Con la exhumación de Francisco Franco la democracia española ha dado un paso firme en el avance hacia la conciliación, la concordia y la justicia. Dos imágenes prueban dicho progreso: la primera es cuando Franco inauguró el monumento entrando bajo palio, mientras que la segunda se produjo el jueves abandonando el Valle de Cuelgamuros únicamente acompañado por la soledad y el frío, ante la atenta mirada de los representantes del Estado. Era inasumible que una democracia consolidada como la nuestra mantuviera a un dictador en un mausoleo para rendirle unos honores que jamás mereció, una anomalía inconcebible en una Europa que también sangró por el fascismo.

El acto de exhumación fue un verdadero ejemplo de sobriedad, discreción y respeto que ha tardado demasiados años en producirse. Han sido todos los poderes del Estado los que han refrendado tal acontecimiento, lo que demuestra el enorme calado democrático del mismo. El Congreso de los Diputados, el Gobierno y el Tribunal Supremo han devuelto un pedacito de la dignidad que fue robada al pueblo español durante la cruenta dictadura.

Es mucho el camino que queda para culminar la cima de la reconciliación, aunque se augura tedioso. Los últimos coletazos del fascismo se retuercen ante el vigor de la democracia y supuran un odio que sólo intenta remover las entrañas de los nostálgicos para salir de la irrelevancia parlamentaria.
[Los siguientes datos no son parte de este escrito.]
`config.mk`:
```
export PLATFORM = sky130hd
export DESIGN_NAME = cdb_arbiter
export DESIGN_NICKNAME = d
export VERILOG_FILES = /design/src/rtl/cdb_arbiter.sv
export SDC_FILE = /design/constraint.sdc
export NUM_CORES = 1
export LEC_CHECK = 0
export ABC_AREA = 1
export BUFFER_PORTS_ARGS = -buffer_cell sky130_fd_sc_hd__buf_2
export CORE_MARGIN = 1
export CORE_UTILIZATION = 50
export CTS_BUF_LIST = sky130_fd_sc_hd__clkbuf_4
export DETAILED_ROUTE_END_ITERATION = 12
export HOLD_SLACK_MARGIN = 0.03
export PLACE_DENSITY = 0.95
export REMOVE_ABC_BUFFERS = 1
export SLEW_MARGIN = 15
export SYNTH_ARGS = -nofsm -noshare
export SYNTH_HDL_FRONTEND = slang
export SYNTH_SLANG_ARGS = --single-unit
```
`constraint.sdc`:
```
create_clock -name clk_in -period 8.1 [get_ports clk_in]
set_input_delay 1.215 -clock clk_in [delete_from_list [all_inputs] [get_ports clk_in]]
set_output_delay 1.215 -clock clk_in [all_outputs]
set_load 0.02 [all_outputs]
```
`src/rtl/cdb_arbiter.sv`:
```
// Common data bus arbiter: round-robin grant of one functional-unit result per
// cycle onto a registered CDB broadcast, with ROB backpressure and flush squash.
module cdb_arbiter #(
  parameter int unsigned NUM_FU    = 5,
  parameter int unsigned DATA_W    = 32,
  parameter int unsigned ROB_IDX_W = 3
) (
  input  logic                          clk_in,
  input  logic                          rst_in,
  input  logic [NUM_FU-1:0]             fu_valid_in,
  input  logic [NUM_FU*DATA_W-1:0]      fu_data_in,
  input  logic [NUM_FU*ROB_IDX_W-1:0]   fu_rob_idx_in,
  output logic [NUM_FU-1:0]             fu_read_out,
  input  logic                          rob_ready_in,
  input  logic                          flush_in,
  output logic                          cdb_valid_out,
  output logic [DATA_W-1:0]             cdb_data_out,
  output logic [ROB_IDX_W-1:0]          cdb_rob_idx_out,
  output logic [2:0]                    cdb_src_out
);

  localparam int unsigned PTR_W = (NUM_FU > 1) ? $clog2(NUM_FU) : 1;
  localparam int unsigned SRC_W = 3;

  logic [PTR_W-1:0]     ptr;
  logic [PTR_W-1:0]     ptr_nxt;
  logic [PTR_W-1:0]     grant_idx;
  logic                 grant_any;
  logic                 grant_en;
  logic                 accept;
  logic [NUM_FU-1:0]    grant_oh;
  logic [DATA_W-1:0]    sel_data;
  logic [ROB_IDX_W-1:0] sel_rob_idx;

  // The output register can take a new result when empty or being consumed.
  assign accept   = rob_ready_in || !cdb_valid_out;
  assign grant_en = rst_in && !flush_in && accept;

  // Rotating scan starting at ptr; the first requester found wins.
  always_comb begin : rr_scan
    int unsigned pos;
    pos       = 0;
    grant_any = 1'b0;
    grant_idx = '0;
    grant_oh  = '0;
    for (int unsigned k = 0; k < NUM_FU; k++) begin
      pos = 32'(ptr) + k;
      if (pos >= NUM_FU) pos = pos - NUM_FU;
      if (grant_en && !grant_any && fu_valid_in[PTR_W'(pos)]) begin
        grant_any = 1'b1;
        grant_idx = PTR_W'(pos);
      end
    end
    if (grant_any) grant_oh[grant_idx] = 1'b1;
  end

  // One-hot select of the granted FU's payload.
  always_comb begin : payload_mux
    sel_data    = '0;
    sel_rob_idx = '0;
    for (int unsigned i = 0; i < NUM_FU; i++) begin
      if (grant_oh[i]) begin
        sel_data    = fu_data_in[i*DATA_W +: DATA_W];
        sel_rob_idx = fu_rob_idx_in[i*ROB_IDX_W +: ROB_IDX_W];
      end
    end
  end

  assign ptr_nxt     = (grant_idx == PTR_W'(NUM_FU - 1)) ? '0 : grant_idx + 1'b1;
  assign fu_read_out = grant_oh;

  // CDB output register and priority pointer.
  always_ff @(posedge clk_in or negedge rst_in) begin
    if (!rst_in) begin
      ptr             <= '0;
      cdb_valid_out   <= 1'b0;
      cdb_data_out    <= '0;
      cdb_rob_idx_out <= '0;
      cdb_src_out     <= '0;
    end else if (flush_in) begin
      cdb_valid_out <= 1'b0;
    end else if (accept) begin
      if (grant_any) begin
        cdb_valid_out   <= 1'b1;
        cdb_data_out    <= sel_data;
        cdb_rob_idx_out <= sel_rob_idx;
        cdb_src_out     <= SRC_W'(grant_idx);
        ptr             <= ptr_nxt;
      end else begin
        cdb_valid_out <= 1'b0;
      end
    end
  end

endmodule

```
==> flow_summary_export.csv <==
group,metric,value,unit
critical_path,cpMaxStageDelayCell,"nand2_2",
critical_path,required,6880,ps
critical_path,worstSetupPathDepth,14,
critical_path,path_buf_inv,6,
routing,drc_errors,0,
timing,post-route-min-period,5750,ps
die,initial_core_util,52.4,%
timing,max_clock_freq,0.174,GHz
cts,post_cts_resized,0,
timing,worst_slack,2350,ps
timing,setup_violations,0,
synthesis,postSynthRegisterBits,42,
synthesis,synth_area_per_cell,6.29,µm²
timing,slew_violations,0,
timing,fin_crit_sh,71.0,%
min_path,min_path_cells,2,
global_routing,grt_antenna_before_repair,0,
timing,holdWs,497,ps
critical_path,critPathCaptureType,"primary output",
cts,ctsHoldBuffers,0,
synthesis,synthArstFlopShare,100,%
timing,worst_pin_slew,871,ps
routing,viasPerCell,5.49,
routing,drt_first_pass_iters,6,
placed_design,post-dp-hpwl,10.7,mm
critical_path,ff2ff_path_depth,21,
timing,setup_tns,0,ps
routing,vias,5223,
global_routing,grt_pass1_wl,21.7,mm
global_routing,track_usage,32.3,%
finish,diodes,0,
timing,max_slew_margin,41.9,%
synthesis,yosysWarnings,0,
synthesis,synth_common_cells,"173 x nand2_1, 97 x nand3_1, 81 x nor2_1, 79 x nand4_1, 64 x inv_1",
die,pin_count,228,
routing,antenna_left,0,
flow_run,cap_violations,0,
placed_design,place_congestion,1.00,
synthesis,netlist_top_cells_area,"dfrtp_1 26%, nand2_1 16%, nand4_1 12%",
cts,htree_levels,2,
critical_path,worst_ep_arrival_time,4530,ps
synthesis,synth_edf_count,0,
cts,clk_pin_slew,120,ps
routing,routed_wl,14.3,mm
synthesis,synth.largest_area_cell,"dfrtp_1",
critical_path,cp-start-kind,"primary input",
die,die_x,92.4,µm
synthesis,ys.flop_type,"dfrtp_1",
global_routing,grt_pass1_vias,4288,
finish,area_delta_synth_final,26.0,%
timing,skew,18.6,ps
cts,cts-root-buf,"clkbuf_4",
routing,drtIter0Drc,425,
die,core.rowCount,32,
finish,final_nets,1043,
finish,drive_gt1_share,32.0,%
critical_path,rr_startpoint,"ptr[0]",
critical_path,rr_endpoint,"cdb_rob_idx_out[2]",
critical_path,path_max_fanout,43,
critical_path,critPathKind,"primary input to primary output",
synthesis,synth.distinct_cells,35,
synthesis,ys_seq_area_share,25.7,%
cts,postCtsSetupBuffers,0,
synthesis,synthMostInstantiatedCell,"nand2_1",
placed_design,place_ws,2330,ps
placed_design,portBuffers,227,
cts,cts_buffer_depth,2,
timing,rsz0062_at_grt,"no",
global_routing,overflow,0,
cts,cts_sinks,42,
routing,routedWlPerCell,15.1,µm
timing,hold_viol,0,
cts,numCtsBuffers,5,
critical_path,reg2reg_slack,3480,ps
cts,clk_latency,350,ps
die,core_area,7810,µm²
finish,postLayoutCoreUtil,66.0,%
synthesis,synthCells,650,
critical_path,crit_top_cell,"inv_1",
min_path,hp-start,"cdb_src_out[2]",
min_path,hp-class,"flip-flop to flip-flop",
critical_path,cp_top_family,"simple AND/OR/NAND/NOR gates",
outcome,status,"finished clean",
min_path,worstHoldEndpoint,"cdb_src_out[2]",
cts,cts_tree,"done",
critical_path,slowest_delay,690,ps
critical_path,worstPathCellList,"buf_2 -> buf_4 -> inv_1 -> nor3_2 -> inv_1 -> nor2_2 -> nand3_2 -> nand4_1 -> nand2_1 -> nor2_2 -> nand2_4 -> nand2_2 -> inv_1 -> buf_2",
synthesis,synth_area,4090,µm²
die,die_y,92.4,µm
global_routing,grt_max_degree,75,
synthesis,synth_top_area_share,25.7,%
die,die_area,8540,µm²
`src/rtl/conv_psum_accumulator.sv`:
```
// ---------------------------------------------------------------------------
// conv_psum_accumulator
//   Channel-group partial-sum accumulator and output post-processor that sits
//   after the last conv unit of the systolic chain. Each of the N_KERNEL lanes
//   sums cfg_n_grp+1 partial sums. The total is then requantised with a
//   rounding arithmetic right shift, optionally clamped by ReLU, and
//   saturated or truncated to B_OUT bits. The result is queued in a small
//   output FIFO that uses valid/ready handshaking.
//
// Ports
//   clk, rst           clock, synchronous active-high reset
//   cfg_we, cfg_*      config load (ignored while busy; this sets cfg_err)
//   in_valid/in_ready  partial-sum input handshake, in_psum lane k at
//                      [k*B_PSUM +: B_PSUM]
//   out_valid/out_ready/out_data  FIFO head, lane k at [k*B_OUT +: B_OUT]
//   busy               a group is partially accumulated
//   flag_clr           clears the sticky ovf / cfg_err flags
//   ovf                sticky: an emitted lane differed from its rounded value
//   cfg_err            sticky: config write attempted mid-group
// ---------------------------------------------------------------------------

// Per-lane accumulator plus post-processing datapath.
//   clk, rst    clock / synchronous reset
//   accept      an input beat is consumed this cycle
//   final_acc   this beat closes the group: emit the sum and clear acc
//   psum        signed partial sum for this lane
//   shift/relu/sat  active requantisation settings
//   res         post-processed B_OUT result, valid when final_acc is high
//   altered     res differs from the rounded (post-ReLU) value
module conv_psum_lane #(
    parameter int B_PSUM = 32,
    parameter int B_CNT  = 8,
    parameter int B_OUT  = 16
) (
    input  logic                     clk,
    input  logic                     rst,
    input  logic                     accept,
    input  logic                     final_acc,
    input  logic signed [B_PSUM-1:0] psum,
    input  logic [4:0]               shift,
    input  logic                     relu,
    input  logic                     sat,
    output logic [B_OUT-1:0]         res,
    output logic                     altered
);
    localparam int B_ACC = B_PSUM + B_CNT;
    localparam int B_EXT = B_ACC + 1;

    // Clamp bounds expressed in the extended width.
    localparam logic signed [B_EXT-1:0] MAXV = {{(B_EXT-B_OUT+1){1'b0}}, {(B_OUT-1){1'b1}}};
    localparam logic signed [B_EXT-1:0] MINV = {{(B_EXT-B_OUT+1){1'b1}}, {(B_OUT-1){1'b0}}};

    logic signed [B_ACC-1:0] acc;
    logic signed [B_EXT-1:0] sum, rnd, r, rr, clip;

    always_comb begin
        sum = B_EXT'(acc) + B_EXT'(psum);
        // Add half an LSB of the shifted result so that the shift rounds half-up.
        rnd = (shift == 5'd0) ? '0 : (B_EXT'(1) <<< (shift - 5'd1));
        r   = (sum + rnd) >>> shift;
        rr  = (relu && (r < 0)) ? '0 : r;
        if (rr > MAXV)      clip = MAXV;
        else if (rr < MINV) clip = MINV;
        else                clip = rr;
        res     = sat ? clip[B_OUT-1:0] : rr[B_OUT-1:0];
        altered = ({{(B_EXT-B_OUT){res[B_OUT-1]}}, res} != rr);
    end

    always_ff @(posedge clk) begin
        if (rst)            acc <= '0;
        else if (accept) begin
            if (final_acc)  acc <= '0;
            else            acc <= acc + B_ACC'(psum);
        end
    end
endmodule

module conv_psum_accumulator #(
    parameter int N_KERNEL   = 4,
    parameter int B_PSUM     = 32,
    parameter int B_CNT      = 8,
    parameter int B_OUT      = 16,
    parameter int FIFO_DEPTH = 4
) (
    input  logic                         clk,
    input  logic                         rst,
    input  logic                         cfg_we,
    input  logic [B_CNT-1:0]             cfg_n_grp,
    input  logic [4:0]                   cfg_shift,
    input  logic                         cfg_relu,
    input  logic                         cfg_sat,
    input  logic                         in_valid,
    output logic                         in_ready,
    input  logic [N_KERNEL*B_PSUM-1:0]   in_psum,
    output logic                         out_valid,
    input  logic                         out_ready,
    output logic [N_KERNEL*B_OUT-1:0]    out_data,
    output logic                         busy,
    input  logic                         flag_clr,
    output logic                         ovf,
    output logic                         cfg_err
);
    localparam int PW = $clog2(FIFO_DEPTH);
    localparam int CW = PW + 1;
    localparam int DW = N_KERNEL * B_OUT;

    typedef struct packed {
        logic [B_CNT-1:0] n_grp;
        logic [4:0]       shift;
        logic             relu;
        logic             sat;
    } cfg_t;

    cfg_t                          cfg;
    logic [B_CNT-1:0]              grp_cnt;
    logic [FIFO_DEPTH-1:0][DW-1:0] mem;
    logic [PW-1:0]                 rd_ptr, wr_ptr;
    logic [CW-1:0]                 count;

    logic accept, final_acc, push, pop;
    logic [N_KERNEL-1:0][B_OUT-1:0] lane_res;
    logic [N_KERNEL-1:0]            lane_alt;

    // Ready depends only on FIFO space. This is pessimistic for non-final
    // beats, but it keeps in_ready free of any path from grp_cnt.
    assign in_ready  = !rst && (count < CW'(FIFO_DEPTH));
    assign accept    = in_valid && in_ready;
    assign final_acc = accept && (grp_cnt == cfg.n_grp);
    assign push      = final_acc;
    assign pop       = out_valid && out_ready;
    assign out_valid = (count != '0);
    assign out_data  = mem[rd_ptr];
    assign busy      = (grp_cnt != '0);

    genvar k;
    generate
        for (k = 0; k < N_KERNEL; k++) begin : g_lane
            conv_psum_lane #(
                .B_PSUM (B_PSUM),
                .B_CNT  (B_CNT),
                .B_OUT  (B_OUT)
            ) u_lane (
                .clk       (clk),
                .rst       (rst),
                .accept    (accept),
                .final_acc (final_acc),
                .psum      (in_psum[k*B_PSUM +: B_PSUM]),
                .shift     (cfg.shift),
                .relu      (cfg.relu),
                .sat       (cfg.sat),
                .res       (lane_res[k]),
                .altered   (lane_alt[k])
            );
        end
    endgenerate

    // Config registers. A write is accepted only between groups.
    always_ff @(posedge clk) begin
        if (rst) begin
            cfg.n_grp <= '0;
            cfg.shift <= '0;
            cfg.relu  <= 1'b0;
            cfg.sat   <= 1'b1;
        end else if (cfg_we && !busy) begin
            cfg.n_grp <= cfg_n_grp;
            cfg.shift <= cfg_shift;
            cfg.relu  <= cfg_relu;
            cfg.sat   <= cfg_sat;
        end
    end

    always_ff @(posedge clk) begin
        if (rst)            grp_cnt <= '0;
        else if (accept)    grp_cnt <= final_acc ? '0 : grp_cnt + 1'b1;
    end

    // Sticky flags. A set in the same cycle as a clear wins.
    always_ff @(posedge clk) begin
        if (rst) begin
            ovf     <= 1'b0;
            cfg_err <= 1'b0;
        end else begin
            if (flag_clr) begin
                ovf     <= 1'b0;
                cfg_err <= 1'b0;
            end
            if (push && (|lane_alt)) ovf     <= 1'b1;
            if (cfg_we && busy)      cfg_err <= 1'b1;
        end
    end

    // Output FIFO. Pointers wrap naturally through their PW-bit width.
    always_ff @(posedge clk) begin
        if (rst) begin
            rd_ptr <= '0;
            wr_ptr <= '0;
            count  <= '0;
        end else begin
            if (push) wr_ptr <= wr_ptr + 1'b1;
            if (pop)  rd_ptr <= rd_ptr + 1'b1;
            case ({push, pop})
                2'b10:   count <= count + 1'b1;
                2'b01:   count <= count - 1'b1;
                default: count <= count;
            endcase
        end
    end

    always_ff @(posedge clk) begin
        if (push) mem[wr_ptr] <= lane_res;
    end
endmodule

```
La equidistancia de Ciudadanos en esta cuestión es una brisa que impulsa su barco hacia el iceberg que les hundirá el 10 de noviembre, mientras que en el PP aún no han conseguido extirpar las células cancerígenas franquistas que todavía no se han echado a los brazos de VOX. La democracia ha dado un paso histórico e imprescindible, a pesar de los hijos menguantes del franquismo.